▸ WORK TO BE COMPLETED: Each record that follows must be reproduced exactly.
*** Opening of DATA TO EXAMINE ***
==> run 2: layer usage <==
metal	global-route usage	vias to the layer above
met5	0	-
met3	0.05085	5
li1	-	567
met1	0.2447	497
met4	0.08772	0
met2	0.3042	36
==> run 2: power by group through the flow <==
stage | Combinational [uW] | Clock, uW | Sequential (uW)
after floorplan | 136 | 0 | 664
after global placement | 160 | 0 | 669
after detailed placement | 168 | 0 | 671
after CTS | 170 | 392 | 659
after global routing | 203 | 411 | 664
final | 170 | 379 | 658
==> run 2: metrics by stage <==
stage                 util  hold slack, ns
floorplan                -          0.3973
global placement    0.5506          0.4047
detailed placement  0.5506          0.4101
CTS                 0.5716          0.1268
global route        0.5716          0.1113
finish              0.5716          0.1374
File: src/m92_read_mux.sv
/*
  CPU read data select and ready line.
  Anything not decoded returns 0xFFFF, like an undriven bus.
*/
`timescale 1ns/10ps

module m92_read_mux
    import m92_bus_pkg::*;
(
    input  bus_req_t    req,
    input  logic [15:0] rom_data,
    input  logic [15:0] ram_data,
    input  logic [15:0] io_data,
    input  logic        rom_busy,
    output logic [15:0] cpu_din,
    output logic        n_ready
);

    always_comb begin
        case (req.cycle)
            cyc_io_read: cpu_din = io_data;
            cyc_mem_read: begin
                case (req.region)
                    rgn_rom_fixed, rgn_rom_banked: cpu_din = rom_data;
                    rgn_work_ram:                  cpu_din = ram_data;
                    default:                       cpu_din = 16'hFFFF;
                endcase
            end
            default: cpu_din = 16'hFFFF;
        endcase
    end

    // Only ROM fetches stretch the cycle
    assign n_ready = rom_busy;

endmodule
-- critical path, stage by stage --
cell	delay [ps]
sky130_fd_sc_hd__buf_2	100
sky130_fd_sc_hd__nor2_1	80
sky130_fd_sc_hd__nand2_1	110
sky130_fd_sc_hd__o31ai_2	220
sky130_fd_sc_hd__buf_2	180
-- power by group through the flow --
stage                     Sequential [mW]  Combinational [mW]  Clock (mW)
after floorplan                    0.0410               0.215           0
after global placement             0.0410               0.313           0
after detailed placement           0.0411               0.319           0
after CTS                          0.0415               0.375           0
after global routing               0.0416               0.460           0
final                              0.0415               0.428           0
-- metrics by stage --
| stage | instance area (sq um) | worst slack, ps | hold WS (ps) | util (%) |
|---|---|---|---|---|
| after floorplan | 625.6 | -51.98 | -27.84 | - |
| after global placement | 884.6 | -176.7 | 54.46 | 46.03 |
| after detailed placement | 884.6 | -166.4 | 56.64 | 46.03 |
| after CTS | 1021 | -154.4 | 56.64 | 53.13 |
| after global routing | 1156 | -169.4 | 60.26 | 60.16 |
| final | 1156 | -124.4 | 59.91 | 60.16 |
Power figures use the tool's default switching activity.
*** Close of DATA TO EXAMINE ***
▸ COMPLETED TASK:
==> run 2: layer usage <==
metal	global-route usage	vias to the layer above
met5	0	-
met3	0.05085	5
li1	-	567
met1	0.2447	497
met4	0.08772	0
met2	0.3042	36
==> run 2: power by group through the flow <==
stage | Combinational [uW] | Clock, uW | Sequential (uW)
after floorplan | 136 | 0 | 664
after global placement | 160 | 0 | 669
after detailed placement | 168 | 0 | 671
after CTS | 170 | 392 | 659
after global routing | 203 | 411 | 664
final | 170 | 379 | 658
==> run 2: metrics by stage <==
stage                 util  hold slack, ns
floorplan                -          0.3973
global placement    0.5506          0.4047
detailed placement  0.5506          0.4101
CTS                 0.5716          0.1268
global route        0.5716          0.1113
finish              0.5716          0.1374
File: src/m92_read_mux.sv
/*
  CPU read data select and ready line.
  Anything not decoded returns 0xFFFF, like an undriven bus.
*/
`timescale 1ns/10ps

module m92_read_mux
    import m92_bus_pkg::*;
(
    input  bus_req_t    req,
    input  logic [15:0] rom_data,
    input  logic [15:0] ram_data,
    input  logic [15:0] io_data,
    input  logic        rom_busy,
    output logic [15:0] cpu_din,
    output logic        n_ready
);

    always_comb begin
        case (req.cycle)
            cyc_io_read: cpu_din = io_data;
            cyc_mem_read: begin
                case (req.region)
                    rgn_rom_fixed, rgn_rom_banked: cpu_din = rom_data;
                    rgn_work_ram:                  cpu_din = ram_data;
                    default:                       cpu_din = 16'hFFFF;
                endcase
            end
            default: cpu_din = 16'hFFFF;
        endcase
    end

    // Only ROM fetches stretch the cycle
    assign n_ready = rom_busy;

endmodule
-- critical path, stage by stage --
cell	delay [ps]
sky130_fd_sc_hd__buf_2	100
sky130_fd_sc_hd__nor2_1	80
sky130_fd_sc_hd__nand2_1	110
sky130_fd_sc_hd__o31ai_2	220
sky130_fd_sc_hd__buf_2	180
-- power by group through the flow --
stage                     Sequential [mW]  Combinational [mW]  Clock (mW)
after floorplan                    0.0410               0.215           0
after global placement             0.0410               0.313           0
after detailed placement           0.0411               0.319           0
after CTS                          0.0415               0.375           0
after global routing               0.0416               0.460           0
final                              0.0415               0.428           0
-- metrics by stage --
| stage | instance area (sq um) | worst slack, ps | hold WS (ps) | util (%) |
|---|---|---|---|---|
| after floorplan | 625.6 | -51.98 | -27.84 | - |
| after global placement | 884.6 | -176.7 | 54.46 | 46.03 |
| after detailed placement | 884.6 | -166.4 | 56.64 | 46.03 |
| after CTS | 1021 | -154.4 | 56.64 | 53.13 |
| after global routing | 1156 | -169.4 | 60.26 | 60.16 |
| final | 1156 | -124.4 | 59.91 | 60.16 |
Power figures use the tool's default switching activity.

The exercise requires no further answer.